━━━ Available data
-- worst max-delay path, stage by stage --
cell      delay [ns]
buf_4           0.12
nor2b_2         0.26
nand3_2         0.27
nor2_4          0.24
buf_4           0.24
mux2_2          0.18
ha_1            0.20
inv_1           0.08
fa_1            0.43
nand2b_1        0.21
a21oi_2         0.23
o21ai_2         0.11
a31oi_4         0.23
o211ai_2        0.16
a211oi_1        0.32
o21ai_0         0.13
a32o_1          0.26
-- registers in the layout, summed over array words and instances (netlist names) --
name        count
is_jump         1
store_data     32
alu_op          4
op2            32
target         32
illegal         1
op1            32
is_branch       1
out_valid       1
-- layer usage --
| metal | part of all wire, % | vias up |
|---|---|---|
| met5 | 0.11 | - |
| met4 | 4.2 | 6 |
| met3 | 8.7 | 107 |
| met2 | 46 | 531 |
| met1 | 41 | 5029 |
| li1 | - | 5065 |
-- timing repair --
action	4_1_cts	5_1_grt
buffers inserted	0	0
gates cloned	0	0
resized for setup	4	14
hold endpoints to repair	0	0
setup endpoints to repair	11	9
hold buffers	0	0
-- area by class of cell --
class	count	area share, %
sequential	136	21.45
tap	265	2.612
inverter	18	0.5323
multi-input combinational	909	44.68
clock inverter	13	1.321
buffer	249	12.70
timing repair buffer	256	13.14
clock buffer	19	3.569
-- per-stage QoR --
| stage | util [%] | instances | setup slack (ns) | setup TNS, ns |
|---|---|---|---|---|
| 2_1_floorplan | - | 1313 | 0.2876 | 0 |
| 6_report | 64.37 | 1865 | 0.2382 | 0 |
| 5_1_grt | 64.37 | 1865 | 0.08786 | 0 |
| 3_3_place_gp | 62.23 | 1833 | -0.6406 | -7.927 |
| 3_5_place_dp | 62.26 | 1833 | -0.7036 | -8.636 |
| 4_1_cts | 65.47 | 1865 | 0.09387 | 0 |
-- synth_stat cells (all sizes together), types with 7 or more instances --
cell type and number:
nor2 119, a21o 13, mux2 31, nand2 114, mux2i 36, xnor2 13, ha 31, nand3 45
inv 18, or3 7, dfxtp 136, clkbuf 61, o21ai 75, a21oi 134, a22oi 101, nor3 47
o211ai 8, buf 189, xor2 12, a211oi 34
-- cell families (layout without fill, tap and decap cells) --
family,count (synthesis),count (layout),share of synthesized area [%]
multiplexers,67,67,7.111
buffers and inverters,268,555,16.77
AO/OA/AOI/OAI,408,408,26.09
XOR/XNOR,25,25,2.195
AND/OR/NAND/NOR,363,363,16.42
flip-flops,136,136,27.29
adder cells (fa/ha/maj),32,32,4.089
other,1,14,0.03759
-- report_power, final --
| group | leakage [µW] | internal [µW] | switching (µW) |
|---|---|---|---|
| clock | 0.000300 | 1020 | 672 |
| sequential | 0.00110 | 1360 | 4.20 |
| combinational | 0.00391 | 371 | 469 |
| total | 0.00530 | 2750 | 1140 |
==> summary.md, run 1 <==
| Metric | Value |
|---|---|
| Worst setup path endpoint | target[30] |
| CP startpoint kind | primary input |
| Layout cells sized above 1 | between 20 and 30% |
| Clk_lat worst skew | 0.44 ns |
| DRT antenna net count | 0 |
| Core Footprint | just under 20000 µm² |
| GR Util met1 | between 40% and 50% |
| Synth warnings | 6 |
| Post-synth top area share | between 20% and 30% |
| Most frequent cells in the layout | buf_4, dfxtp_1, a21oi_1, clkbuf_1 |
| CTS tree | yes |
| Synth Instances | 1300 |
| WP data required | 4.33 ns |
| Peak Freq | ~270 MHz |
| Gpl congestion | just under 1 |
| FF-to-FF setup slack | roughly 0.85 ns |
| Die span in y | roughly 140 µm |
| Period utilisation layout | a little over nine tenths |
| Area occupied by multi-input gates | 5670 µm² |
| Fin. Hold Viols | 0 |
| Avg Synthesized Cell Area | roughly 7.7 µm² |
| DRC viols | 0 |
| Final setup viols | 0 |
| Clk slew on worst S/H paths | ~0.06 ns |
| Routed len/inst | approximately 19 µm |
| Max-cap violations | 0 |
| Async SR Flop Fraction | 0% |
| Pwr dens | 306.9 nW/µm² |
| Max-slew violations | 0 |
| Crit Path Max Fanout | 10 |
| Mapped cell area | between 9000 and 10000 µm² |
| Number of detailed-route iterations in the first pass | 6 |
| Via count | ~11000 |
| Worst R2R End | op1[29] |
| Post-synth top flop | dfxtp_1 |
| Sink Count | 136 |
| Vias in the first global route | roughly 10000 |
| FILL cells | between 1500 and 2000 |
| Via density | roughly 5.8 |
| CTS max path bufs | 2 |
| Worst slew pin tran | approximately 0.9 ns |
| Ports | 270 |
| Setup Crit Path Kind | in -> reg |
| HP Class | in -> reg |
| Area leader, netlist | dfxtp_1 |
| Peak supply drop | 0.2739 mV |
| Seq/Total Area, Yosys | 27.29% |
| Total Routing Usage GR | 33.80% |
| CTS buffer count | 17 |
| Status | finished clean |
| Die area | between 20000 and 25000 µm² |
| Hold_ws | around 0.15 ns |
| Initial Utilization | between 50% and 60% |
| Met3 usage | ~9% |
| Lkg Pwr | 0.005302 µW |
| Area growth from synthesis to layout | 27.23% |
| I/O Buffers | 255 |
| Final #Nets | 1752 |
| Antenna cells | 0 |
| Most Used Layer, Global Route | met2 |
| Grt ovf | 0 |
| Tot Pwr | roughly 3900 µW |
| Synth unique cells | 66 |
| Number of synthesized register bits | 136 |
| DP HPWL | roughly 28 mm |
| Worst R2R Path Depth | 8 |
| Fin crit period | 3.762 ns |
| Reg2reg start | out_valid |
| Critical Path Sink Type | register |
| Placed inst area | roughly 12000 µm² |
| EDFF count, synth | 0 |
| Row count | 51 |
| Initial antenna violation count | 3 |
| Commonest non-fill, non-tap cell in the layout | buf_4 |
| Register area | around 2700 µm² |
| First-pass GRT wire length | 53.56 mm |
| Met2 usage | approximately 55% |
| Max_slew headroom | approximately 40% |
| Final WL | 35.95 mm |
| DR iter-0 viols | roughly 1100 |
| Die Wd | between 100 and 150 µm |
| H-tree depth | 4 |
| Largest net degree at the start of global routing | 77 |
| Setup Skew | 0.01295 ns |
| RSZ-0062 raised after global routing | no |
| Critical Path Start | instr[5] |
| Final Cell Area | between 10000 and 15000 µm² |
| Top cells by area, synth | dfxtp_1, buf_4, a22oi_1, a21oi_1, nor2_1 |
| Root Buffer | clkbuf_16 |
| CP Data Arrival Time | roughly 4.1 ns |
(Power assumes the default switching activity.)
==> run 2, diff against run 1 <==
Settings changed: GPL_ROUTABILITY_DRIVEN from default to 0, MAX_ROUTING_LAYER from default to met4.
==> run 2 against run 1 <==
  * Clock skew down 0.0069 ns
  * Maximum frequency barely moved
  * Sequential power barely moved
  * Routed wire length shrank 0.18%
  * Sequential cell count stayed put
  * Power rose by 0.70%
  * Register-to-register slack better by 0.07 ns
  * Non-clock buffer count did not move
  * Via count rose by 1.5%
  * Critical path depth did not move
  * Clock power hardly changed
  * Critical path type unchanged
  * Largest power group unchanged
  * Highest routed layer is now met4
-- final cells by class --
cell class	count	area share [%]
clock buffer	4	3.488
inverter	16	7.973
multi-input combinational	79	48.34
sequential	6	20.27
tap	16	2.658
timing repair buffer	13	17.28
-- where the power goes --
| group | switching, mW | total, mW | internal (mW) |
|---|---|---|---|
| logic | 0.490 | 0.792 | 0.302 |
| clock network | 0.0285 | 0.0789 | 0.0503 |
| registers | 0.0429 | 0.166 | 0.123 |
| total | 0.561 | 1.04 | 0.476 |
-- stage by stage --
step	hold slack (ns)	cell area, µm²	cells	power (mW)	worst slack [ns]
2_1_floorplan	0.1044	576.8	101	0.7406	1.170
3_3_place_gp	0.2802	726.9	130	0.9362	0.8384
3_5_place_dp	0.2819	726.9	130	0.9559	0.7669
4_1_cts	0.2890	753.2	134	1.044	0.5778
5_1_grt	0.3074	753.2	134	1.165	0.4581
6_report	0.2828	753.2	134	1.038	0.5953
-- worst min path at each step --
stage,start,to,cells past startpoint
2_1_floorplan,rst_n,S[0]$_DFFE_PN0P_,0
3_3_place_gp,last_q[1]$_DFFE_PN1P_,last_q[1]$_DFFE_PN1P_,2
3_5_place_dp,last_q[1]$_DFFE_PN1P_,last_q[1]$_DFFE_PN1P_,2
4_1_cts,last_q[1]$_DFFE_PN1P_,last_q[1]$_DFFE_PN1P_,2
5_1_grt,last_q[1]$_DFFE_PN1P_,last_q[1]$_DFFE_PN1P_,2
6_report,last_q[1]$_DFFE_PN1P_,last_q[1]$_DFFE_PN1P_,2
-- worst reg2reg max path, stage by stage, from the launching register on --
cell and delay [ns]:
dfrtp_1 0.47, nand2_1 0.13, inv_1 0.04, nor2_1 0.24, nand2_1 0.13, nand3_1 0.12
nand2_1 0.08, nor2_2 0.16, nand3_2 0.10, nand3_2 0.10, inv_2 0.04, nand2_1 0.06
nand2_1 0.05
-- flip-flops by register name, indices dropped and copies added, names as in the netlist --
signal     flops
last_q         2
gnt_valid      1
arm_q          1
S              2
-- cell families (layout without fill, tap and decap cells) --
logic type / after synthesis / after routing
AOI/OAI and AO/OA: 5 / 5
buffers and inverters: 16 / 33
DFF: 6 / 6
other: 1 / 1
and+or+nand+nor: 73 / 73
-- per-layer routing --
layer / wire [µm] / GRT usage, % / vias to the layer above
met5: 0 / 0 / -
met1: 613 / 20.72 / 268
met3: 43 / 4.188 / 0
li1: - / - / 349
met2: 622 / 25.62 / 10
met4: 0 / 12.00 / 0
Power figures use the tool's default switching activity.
--- config.mk ---
export PLATFORM = sky130hd
export DESIGN_NAME = timer_clk_div
export DESIGN_NICKNAME = d
export VERILOG_FILES = /design/src/rtl/timer_clk_div.sv
export SDC_FILE = /design/constraint.sdc
export NUM_CORES = 1
export LEC_CHECK = 0
export ABC_CLOCK_PERIOD_IN_PS = 1600
export CAP_MARGIN = 20
export CORE_AREA = 10 10 47 49
export DETAILED_ROUTE_END_ITERATION = 8
export DIE_AREA = 0 0 57 59
export HOLD_SLACK_MARGIN = 0.05
export SLEW_MARGIN = 20
export SYNTH_ARGS = -nofsm -noshare
export SYNTH_HDL_FRONTEND = slang
export SYNTH_SLANG_ARGS = --single-unit
--- constraint.sdc ---
create_clock -name sys_clk -period 1.6 [get_ports sys_clk]
set_input_delay 0.24 -clock sys_clk [delete_from_list [all_inputs] [get_ports sys_clk]]
set_output_delay 0.24 -clock sys_clk [all_outputs]
set_load 0.05 [all_outputs]
--- src/rtl/timer_clk_div.sv ---
// -----------------------------------------------------------------------------
// timer_clk_div
//
// Clock-select prescaler for the timer. It turns sys_clk into a one-cycle
// count-enable pulse (tmr_tick) at sys_clk/2, /4, /8 or /16. The ratio is
// chosen by tmr_cks. The block is gated by tmr_en and re-phased by
// tmr_restart.
//
// Build option:
//   TIMER_CKS_SYNC_EN  When defined, a tmr_cks change made while running is
//                      held back (cks_pend=1) until the current period ends.
//                      The switch then happens on the wrap edge, so no
//                      period is ever truncated.
//                      When undefined, a tmr_cks change re-phases the divider
//                      on the next edge, as a restart would, and cks_pend is
//                      held at 0.
//
// Ports:
//   sys_clk      system clock
//   sys_rst      synchronous, active-high reset
//   tmr_en       enables the divider
//   tmr_cks      divide select: 00=/2, 01=/4, 10=/8, 11=/16
//   tmr_restart  one-cycle pulse that re-phases the divider
//   tmr_tick     registered count-enable pulse, one sys_clk wide
//   cks_act      divide select currently in effect
//   cks_pend     a tmr_cks change is waiting for the period to end
//   div_cnt      divider phase (debug and verification)
//
// DIV_W must be at least 4 so that div_cnt can reach 15.
// -----------------------------------------------------------------------------
module timer_clk_div #(
    parameter int DIV_W = 4
) (
    input  logic             sys_clk,
    input  logic             sys_rst,
    input  logic             tmr_en,
    input  logic [1:0]       tmr_cks,
    input  logic             tmr_restart,
    output logic             tmr_tick,
    output logic [1:0]       cks_act,
    output logic             cks_pend,
    output logic [DIV_W-1:0] div_cnt
);

    typedef enum logic [1:0] {
        ST_IDLE = 2'd0,
        ST_RUN  = 2'd1
`ifdef TIMER_CKS_SYNC_EN
        , ST_PEND = 2'd2
`endif
    } state_t;

    state_t           state_reg, state_next;
    logic [DIV_W-1:0] div_cnt_reg, div_cnt_next;
    logic             tick_reg, tick_next;
    logic [1:0]       cks_act_reg, cks_act_next;
    logic             cks_pend_reg, cks_pend_next;

    // A terminal-count comparator for each ratio. The one that belongs to
    // the select in effect marks the last phase of the period, N-1.
    logic [3:0] wrap_hit;
    logic       at_wrap;

    genvar gi;
    generate
        for (gi = 0; gi < 4; gi++) begin : g_wrap
            assign wrap_hit[gi] = (div_cnt_reg == DIV_W'((2 ** (gi + 1)) - 1));
        end
    endgenerate

    assign at_wrap = wrap_hit[cks_act_reg];

    // Next-state logic. The priority order is:
    //   disable > restart > cks change > normal count.
    // Reset has the highest priority and is handled in the register block.
    always_comb begin
        state_next    = state_reg;
        div_cnt_next  = div_cnt_reg;
        tick_next     = 1'b0;
        cks_act_next  = cks_act_reg;
        cks_pend_next = cks_pend_reg;

        if (state_reg == ST_IDLE) begin
            // Stopped. The select in effect tracks the register, so the
            // enable edge starts with whatever value is present then.
            div_cnt_next  = '0;
            cks_act_next  = tmr_cks;
            cks_pend_next = 1'b0;
            if (tmr_en) begin
                state_next = ST_RUN;
            end
        end else if (!tmr_en) begin
            // Disable wins over a coincident wrap, so no tick is emitted.
            state_next    = ST_IDLE;
            div_cnt_next  = '0;
            cks_act_next  = tmr_cks;
            cks_pend_next = 1'b0;
        end else if (tmr_restart) begin
            // Re-phase. Any queued select change is applied here as well.
            state_next    = ST_RUN;
            div_cnt_next  = '0;
            cks_act_next  = tmr_cks;
            cks_pend_next = 1'b0;
        end else begin
`ifdef TIMER_CKS_SYNC_EN
            if (at_wrap) begin
                // Period boundary. Take whatever select is present now, so
                // the last write wins. If tmr_cks has gone back to the old
                // value, the ratio simply stays the same.
                state_next    = ST_RUN;
                div_cnt_next  = '0;
                tick_next     = 1'b1;
                cks_act_next  = tmr_cks;
                cks_pend_next = 1'b0;
            end else begin
                div_cnt_next = div_cnt_reg + DIV_W'(1);
                if ((state_reg == ST_RUN) && (tmr_cks != cks_act_reg)) begin
                    state_next    = ST_PEND;
                    cks_pend_next = 1'b1;
                end
            end
`else
            if (tmr_cks != cks_act_reg) begin
                // An immediate switch behaves exactly like a restart.
                div_cnt_next = '0;
                cks_act_next = tmr_cks;
            end else if (at_wrap) begin
                div_cnt_next = '0;
                tick_next    = 1'b1;
            end else begin
                div_cnt_next = div_cnt_reg + DIV_W'(1);
            end
`endif
        end
    end

    always_ff @(posedge sys_clk) begin
        if (sys_rst) begin
            state_reg    <= ST_IDLE;
            div_cnt_reg  <= '0;
            tick_reg     <= 1'b0;
            cks_act_reg  <= 2'b00;
            cks_pend_reg <= 1'b0;
        end else begin
            state_reg    <= state_next;
            div_cnt_reg  <= div_cnt_next;
            tick_reg     <= tick_next;
            cks_act_reg  <= cks_act_next;
            cks_pend_reg <= cks_pend_next;
        end
    end

    assign tmr_tick = tick_reg;
    assign cks_act  = cks_act_reg;
    assign cks_pend = cks_pend_reg;
    assign div_cnt  = div_cnt_reg;

endmodule
Word level (Yosys, flattened, before mapping)
Cells that the tools add are included.
{"block": "totals", "n_memories": 0, "ram_bits": 0, "in_bits": 6, "wordCells": 30, "register_bits": 9, "output_inout_bits": 8, "mem_bits_ro": 0, "latchBits": 0}
{"block": "op_classes", "multipliers": 0, "n_lt_le_gt_ge": 1, "reduce_logical": 4, "n_bitwise": 1, "add_sub_neg": 1, "mux": 11, "eq_ne": 8, "shift": 0, "n_div": 0}
{"cell": "two-way mux 2 bit", "n": 8}
{"cell": "OR reduction 6 bit", "n": 1}
{"cell": "OR reduction 5 bit", "n": 1}
{"cell": "adder 4 x 1 -> 4 bit (second input constant)", "n": 1}
{"cell": "equality test 4 x 1 -> 1 bit (second input constant)", "n": 1}
{"cell": "equality test 4 x 2 -> 1 bit (second input constant)", "n": 1}
{"cell": "equality test 4 x 3 -> 1 bit (second input constant)", "n": 1}
{"cell": "equality test 4 bit (second input constant)", "n": 1}
{"cell": "!= test 4 x 1 -> 1 bit (second input constant)", "n": 1}
{"cell": "less-than comparator 2 x 3 -> 1 bit (second input constant)", "n": 1}
{"cell": "!= test 3 x 1 -> 1 bit (second input constant)", "n": 1}
{"cell": "binary-select mux 1 bit (select 2 bit)", "n": 1}
{"cell": "logical NOT 2 bit", "n": 1}
{"cell": "two-way mux 1 bit", "n": 2}
{"cell": "!= test 2 bit", "n": 1}
{"cell": "!= test 2 bit (second input constant)", "n": 1}
{"cell": "AND reduction 2 bit", "n": 1}
{"cell": "NOT 1 bit", "n": 1}

Logic depth before layout (Yosys ltp)
{"block": "depth", "depth_word": 5, "mapped_depth": 6, "depth_no_buf": 6}

Least setup slack after synthesis
OpenSTA, ideal clock, no wires.
{"block": "synth_path", "path_kind": "reg2reg", "from": "register div_cnt_reg[1] (netlist: div_cnt[1])", "to": "register div_cnt_reg[2] (netlist: div_cnt[2])", "setup_ns": 0.078, "n_path_buf": 0, "path_slack_ns": 0.016, "stages_incl_launch_ff": 7, "synth_period_minus_slack_ns": 1.584, "required_time_ns": 1.522, "arrival_time_ns": 1.506, "path_cell_list": "dfxtp_1 -> inv_1 -> ha_1 -> nor2b_1 -> o21ai_0 -> nand2_1 -> nor3_1"}
{"block": "synth_between", "elab_chain_len": 4, "word_cells_on_any_way": 8, "cone_classes": "1 x add/sub; 4 x eq/ne; 2 x mux; 1 x reduce/logical"}
{"item": "start: declaration", "line_no": "54", "rtl": "logic [DIV_W-1:0] div_cnt_reg, div_cnt_next;"}
{"item": "start signal: assignment", "line_no": "146", "rtl": "div_cnt_reg <= div_cnt_next;"}
{"item": "equality test 4 x 1 -> 1 bit (tied with other cells)", "line_no": "67", "rtl": "assign wrap_hit[gi] = (div_cnt_reg == DIV_W'((2 ** (gi + 1)) - 1));"}
{"item": "binary-select mux 1 bit (select 2 bit)", "line_no": "71", "rtl": "assign at_wrap = wrap_hit[cks_act_reg];"}
{"item": "two-way mux 1 bit (implied by the code)", "line_no": "71"}
{"item": "OR reduction 6 bit (no source line)"}
Several ways; a longest one is shown, not always the timed one. The select of a mux whose other input is x is not followed.
A chain may end at the register's enable or synchronous reset.

Worst setup path after layout
{"block": "layout_path", "from": "register div_cnt_reg[0] (netlist: div_cnt[0])", "to": "register div_cnt_reg[3] (netlist: div_cnt[3])"}
Same word-level chain as after synthesis.

==> results_dict.tcl <==
set metrics [dict create \
    grt-ovfl-total 0 \
    crit_type "reg -> reg" \
    finalHoldViolations 0 \
    synth_edf_count 0 \
    timing.rr.end "div_cnt[3]" \
    synthTopCellsByArea "dfxtp_1 46%, xor2_1 7.6%, ha_1 7.2%" \
    grt_antenna_before_repair 0 \
    hp-start "div_cnt[0]" \
    cp_max_fo 5 \
    ys_types 18 \
    cts_setup_buffers 0 \
    totalWireLength_um 721 \
    ir_worst_vdd_v 0.000509 \
    cp_slowest_cell "dfxtp_1" \
    fmax_ghz 0.734 \
    synth-seq-cells 8 \
    port_buffers 12 \
    power_density_mw_per_mm2 822 \
    yosys_warnings 0 \
    layout-drive-gt1-share_pct 22.4 \
    rr_worst_depth 5 \
    cts_buffer_depth 2 \
    yosysTopAreaCell "dfxtp_1" \
    drcViolationCount 0 \
    yosysSeqAreaShare_pct 46.4 \
    vias 269 \
    syn_to_final_growth_pct 43.5 \
    synthArstFlopShare_pct 0 \
    cts_buffers 3 \
    r2r-start "div_cnt[0]" \
    cts.sinks 8 \
    min_path_type "reg -> reg" \
    syn_nets 43 \
    drtAntennaViolNets 0 \
    postSynthCellCount 35 \
    worst_slack_ps 237 \
    power.share.clock_pct 36.9 \
    required_ps 1770 \
    start_util_pct 24.6 \
    die-area_mm2 0.00336 \
    final_nets 59 \
    synth_area_um2 345 \
    p_leak_nw 0.219 \
    clk_latency_ps 250 \
    rsz0062_at_grt "false" \
    p_sw_share_pct 23.0 \
    htreeDepth 1 \
    cp-start-kind "register" \
    regToRegSetupSlack_ps 240 \
    slew_viol_final 0 \
    synth_top_area_share_pct 46.4 \
    clk_pin_slew_worst_paths_ps 50 \
    internal_power_mw 0.314 \
    period_minus_slack_ps 1360 \
    p_comb_share_pct 11.8 \
    largest_reg_flops 4 \
    setup_viol 0 \
    power.switching_mw 0.0936 \
    root_buffer "clkbuf_4" \
    fin_tns_setup_ps 0 \
    period_share_pct 85.2 \
    cts_hold_buf 0 \
    core_area_mm2 0.00140 \
    worstHoldPathCells 1 \
    status "completed" \
    vias_per_cell 4.14 \
    crit_path_end_kind "register" \
    cts_resized 0 \
    grt_pass1_vias 274 \
    dr.pass1.iters 2 \
    maxCapViolCount 0 \
    die_w_um 57 \
    grt_pass1_wl_mm 1.20 \
    p_seq_share_pct 51.3 \
    place_ws_ps 157 \
    io_pins 14 \
    track_usage_pct 4.72 \
    gp_congestion 0.754 \
    hold_end "div_cnt[0]" \
    die_h_um 59 \
    insertedDiodeCount 0 \
    worst_ep_arrival_time_ps 1530 \
    grt_max_degree 6 \
    max_stage_delay_ps 340 \
    synth_flop_cell "dfxtp_1" \
    cts_tree "yes" \
    syn_avg_cell_area_um2 9.87 \
    cp_cell_sequence "ha_1 > and2_0 > o21ai_0 > nand2_1 > nor3_1" \
    drt-initial-drc-count 2 \
    wl_per_cell_um 11.1 \
    rows 14 \
    finalClockSkew_ps 0.680 \
]
worst max path at each step:
stage | start | endpoint | slack (ps) | cells after the start
2_1_floorplan | div_cnt[1] | div_cnt[2] | 20 | 6
3_3_place_gp | tmr_cks[0] | div_cnt[3] | 150 | 5
3_5_place_dp | tmr_cks[0] | div_cnt[3] | 160 | 5
4_1_cts | div_cnt[0] | div_cnt[3] | 230 | 5
5_1_grt | div_cnt[0] | div_cnt[3] | 50 | 5
6_report | div_cnt[0] | div_cnt[3] | 240 | 5
kinds of logic after synthesis:
| kind of cell | count (synthesis) | synth area share (%) |
|---|---|---|
| AO/OA/AOI/OAI | 2 | 2.90 |
| adder cells (fa/ha/maj) | 2 | 7.25 |
| buffers and inverters | 2 | 3.26 |
| other | 1 | 1.09 |
| XOR/XNOR | 5 | 12.7 |
| AND/OR/NAND/NOR | 15 | 26.4 |
| flip-flops | 8 | 46.4 |
cells in the mapped netlist, types with 2 or more instances:
cell type / instances
dfxtp_1: 8
ha_1: 2
nor2b_1: 3
nor3_1: 5
xnor2_1: 2
xor2_1: 3
area by class of cell:
class                      instances  area [um2]
clock buffer                       3        22.5
timing repair buffer              12         115
inverter                           1        3.75
sequential                         8         160
tap                               16        20.0
fill                             157         906
multi-input combinational         25         174
metal layers:
layer / part of all wire [%] / track usage [%]
met5: 0 / 0
met4: 3.2 / 4.03
met3: 6.9 / 3.00
met2: 50 / 7.60
met1: 40 / 4.05
power by group through the flow:
stage               clock network (mW)  registers [mW]  logic, mW
finish                           0.150           0.209     0.0482
global route                     0.173           0.210     0.0515
CTS                              0.158           0.209     0.0488
detailed placement                   0           0.213     0.0487
global placement                     0           0.213     0.0488
floorplan                            0           0.222     0.0179
critical path, delay by kind of cell (launching register included):
| kind | cells | cell delay, ps |
|---|---|---|
| and+or+nand+nor | 3 | 500 |
| adders and majority gates | 1 | 260 |
| AOI/OAI and AO/OA | 1 | 190 |
| DFF | 1 | 340 |
stage by stage:
stage | power [mW] | instances | area (um2) | utilization [%] | hold slack (ps)
finish | 0.407 | 65 | 495 | 35.4 | 522
global route | 0.435 | 65 | 495 | 35.4 | 563
CTS | 0.416 | 65 | 495 | 35.4 | 532
detailed placement | 0.262 | 62 | 473 | 33.8 | 525
global placement | 0.262 | 62 | 473 | 33.8 | 521
floorplan | 0.240 | 35 | 345 | - | 312
placed cells by master, fill, tap and decap left out, types with 2 or more instances in the layout:
cell	n
clkdlybuf4s50_1	5
nor3_1	5
xor2_1	3
buf_4	6
clkbuf_4	3
xnor2_1	2
nor2b_1	3
dfxtp_1	8
ha_1	2
Note: power is estimated with default switching activity, not from simulation.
━━━━━━
*Task brief:* Please provide nothing but the number of lines in the records that hold the string "just".

*Answer space:* 2